「ホタルといえば、きれいな川の近くにすむ生きもの」。そんなイメージを持っている人は多いのではないでしょうか。しかし、私たちの街、大阪府豊中市春日町に生息している「ヒメボタル」は、その常識を大きく覆す非常に珍しい生態を持っています。
夏休みの自由研究や理科の探究学習テーマを探している小学校高学年や中学生の皆さんにとって、身近な地域に息づく野生のヒメボタルは、最高の題材です。なぜなら、そこには「生物の進化の不思議」と「都市化のなかで自然環境を守るためのリアルな仕組み」という、2つの深い研究テーマが隠されているからです。
この記事では、豊中市が公開している公式データや保全地区の背景をもとに、一歩踏み込んだ質の高いレポートを作成するための「問い」と「考察」の進め方を詳しくガイドします。ただ事実を並べるだけでなく、「なぜ?」を理科的に掘り下げて自分の意見を論理的にまとめる、本格的な自由研究・探究学習をここから始めましょう。
理科の自由研究・探究の問い①|川がないのに、なぜヒメボタルは生きていけるのか?(生態の謎)

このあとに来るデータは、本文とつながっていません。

File: src/rtl/pushbutton_events.sv
// Pushbutton event controller: one press timer per button, a round-robin
// arbiter and a registered valid/ready event port.
// PUSHBUTTON_EVENTS_REPEAT_EN: when defined, held buttons also emit repeat
// events (handled inside pushbutton_pressTimer).
module pushbutton_events
  import pushbutton_events_pkg::*;
#(
  parameter  int N_BTN       = 4,
  parameter  int LONG_CYCLES = 1000,
  localparam int IDX_W       = (N_BTN > 1) ? $clog2(N_BTN) : 1,
  localparam int CNT_W       = $clog2(LONG_CYCLES + 1)
) (
  input  logic             i_clk,
  input  logic             i_rstn,
  input  logic             i_cg,
  input  logic [N_BTN-1:0] i_button,
  output logic             o_valid,
  input  logic             i_ready,
  output logic [IDX_W-1:0] o_btnIdx,
  output evKind_t          o_kind,
  output logic [N_BTN-1:0] o_overflow,
  input  logic             i_clrOverflow
);

  logic [N_BTN-1:0] pending;
  logic [N_BTN-1:0] drain;
  evKind_t          pend_kind [N_BTN];
  logic [IDX_W-1:0] rr;
  logic [IDX_W-1:0] grant;
  logic             found;
  logic             out_free;

  for (genvar b = 0; b < N_BTN; b++) begin : g_btn
    pushbutton_pressTimer #(
      .LONG_CYCLES(LONG_CYCLES),
      .CNT_W      (CNT_W)
    ) u_press (
      .clk         (i_clk),
      .rst_n       (i_rstn),
      .cg          (i_cg),
      .button      (i_button[b]),
      .drain       (drain[b]),
      .clr_overflow(i_clrOverflow),
      .pending     (pending[b]),
      .kind        (pend_kind[b]),
      .overflow    (o_overflow[b])
    );
  end

  // Pick the first pending button at or after rr and drain it when the port has room.
  always_comb begin
    int j;
    j     = 0;
    found = 1'b0;
    grant = '0;
    for (int i = 0; i < N_BTN; i++) begin
      j = int'(rr) + i;
      if (j >= N_BTN) j = j - N_BTN;
      if (!found && pending[j]) begin
        found = 1'b1;
        grant = IDX_W'(j);
      end
    end
    out_free = ~o_valid | i_ready;
    drain    = (i_cg && out_free && found) ? (N_BTN'(1) << grant) : '0;
  end

  // Output register and round-robin pointer; held steady during a stall or while gated.
  always_ff @(posedge i_clk or negedge i_rstn) begin
    if (!i_rstn) begin
      o_valid  <= 1'b0;
      o_btnIdx <= '0;
      o_kind   <= EV_NONE;
      rr       <= '0;
    end else if (i_cg && out_free) begin
      if (found) begin
        o_valid  <= 1'b1;
        o_btnIdx <= grant;
        o_kind   <= pend_kind[grant];
        rr       <= IDX_W'(wrap_inc(int'(grant), N_BTN));
      end else begin
        o_valid <= 1'b0;
      end
    end
  end

endmodule
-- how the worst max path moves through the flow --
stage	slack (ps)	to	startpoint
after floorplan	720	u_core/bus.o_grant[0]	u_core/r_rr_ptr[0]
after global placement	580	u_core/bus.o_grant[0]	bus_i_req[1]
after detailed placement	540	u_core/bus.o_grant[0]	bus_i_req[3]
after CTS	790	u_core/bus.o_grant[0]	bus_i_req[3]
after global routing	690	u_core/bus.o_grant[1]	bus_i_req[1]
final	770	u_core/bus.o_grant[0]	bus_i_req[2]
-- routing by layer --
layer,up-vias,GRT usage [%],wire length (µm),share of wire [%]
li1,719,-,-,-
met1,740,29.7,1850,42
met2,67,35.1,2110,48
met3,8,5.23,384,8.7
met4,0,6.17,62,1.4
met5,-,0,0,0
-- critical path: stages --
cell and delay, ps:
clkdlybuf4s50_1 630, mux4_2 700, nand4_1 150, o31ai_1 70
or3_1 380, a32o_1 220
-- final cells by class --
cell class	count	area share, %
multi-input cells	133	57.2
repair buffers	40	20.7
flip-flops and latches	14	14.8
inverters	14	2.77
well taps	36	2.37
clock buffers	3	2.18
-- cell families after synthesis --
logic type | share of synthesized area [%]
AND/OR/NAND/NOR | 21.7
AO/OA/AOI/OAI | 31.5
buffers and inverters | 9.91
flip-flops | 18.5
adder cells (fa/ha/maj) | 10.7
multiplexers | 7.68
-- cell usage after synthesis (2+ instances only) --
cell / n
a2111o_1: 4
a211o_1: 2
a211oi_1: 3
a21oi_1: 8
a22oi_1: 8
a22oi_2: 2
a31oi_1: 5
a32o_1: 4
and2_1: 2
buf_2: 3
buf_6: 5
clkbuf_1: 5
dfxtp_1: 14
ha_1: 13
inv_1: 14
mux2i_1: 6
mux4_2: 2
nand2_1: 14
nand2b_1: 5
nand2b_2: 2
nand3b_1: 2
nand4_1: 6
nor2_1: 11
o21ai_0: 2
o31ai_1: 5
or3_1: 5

まず挑戦したい最初の問いは、彼らの野生の生態に関する謎です。川や池がない豊中北部の市街地で、ホタルたちが命を繋いでいける理由を科学的に解き明かします。
1. 一生を陸の上だけで過ごす「陸生ホタル」という真実
理科の教科書によく登場するゲンジボタルやヘイケボタルは、幼虫の時期を水の中で過ごし、カワニナという水生巻貝を食べて育ちます。しかし、ヒメボタルは卵から幼虫、サナギ、成虫に至るまで、完全に陸の上の草むらや竹林、落ち葉の下で過ごす「陸生(りくせい)」のホタルです。[1]
2. 知られざる幼虫期の主食「カタツムリの仲間」
水のない陸上で、ヒメボタルの幼虫は一体何を食べているのでしょうか。正解は、陸にすむ小さな巻貝やカタツムリの仲間です。特に、薄暗く湿った竹林や落ち葉の隙間に多く生息する「キセルガイ」などを主食にしています。つまり、ヒメボタルがすむためには、彼らのエサとなる「他の小さな生きもの(貝類)」が豊かに育つ豊かな土壌環境が絶対に欠かせないということが分かります。
レポート作成のヒント:「ゲンジボタル(水生)」と「ヒメボタル(陸生)」の、すむ場所・エサ・光り方の違いを二つの列に分けた【比較表】を作ってノートに載せてみましょう。これだけで一気に科学的な観察レポートらしくなります。
社会・環境の探究の問い②|なぜ大都会・豊中の「春日町」に奇跡的に残されたのか?(保全の仕組み)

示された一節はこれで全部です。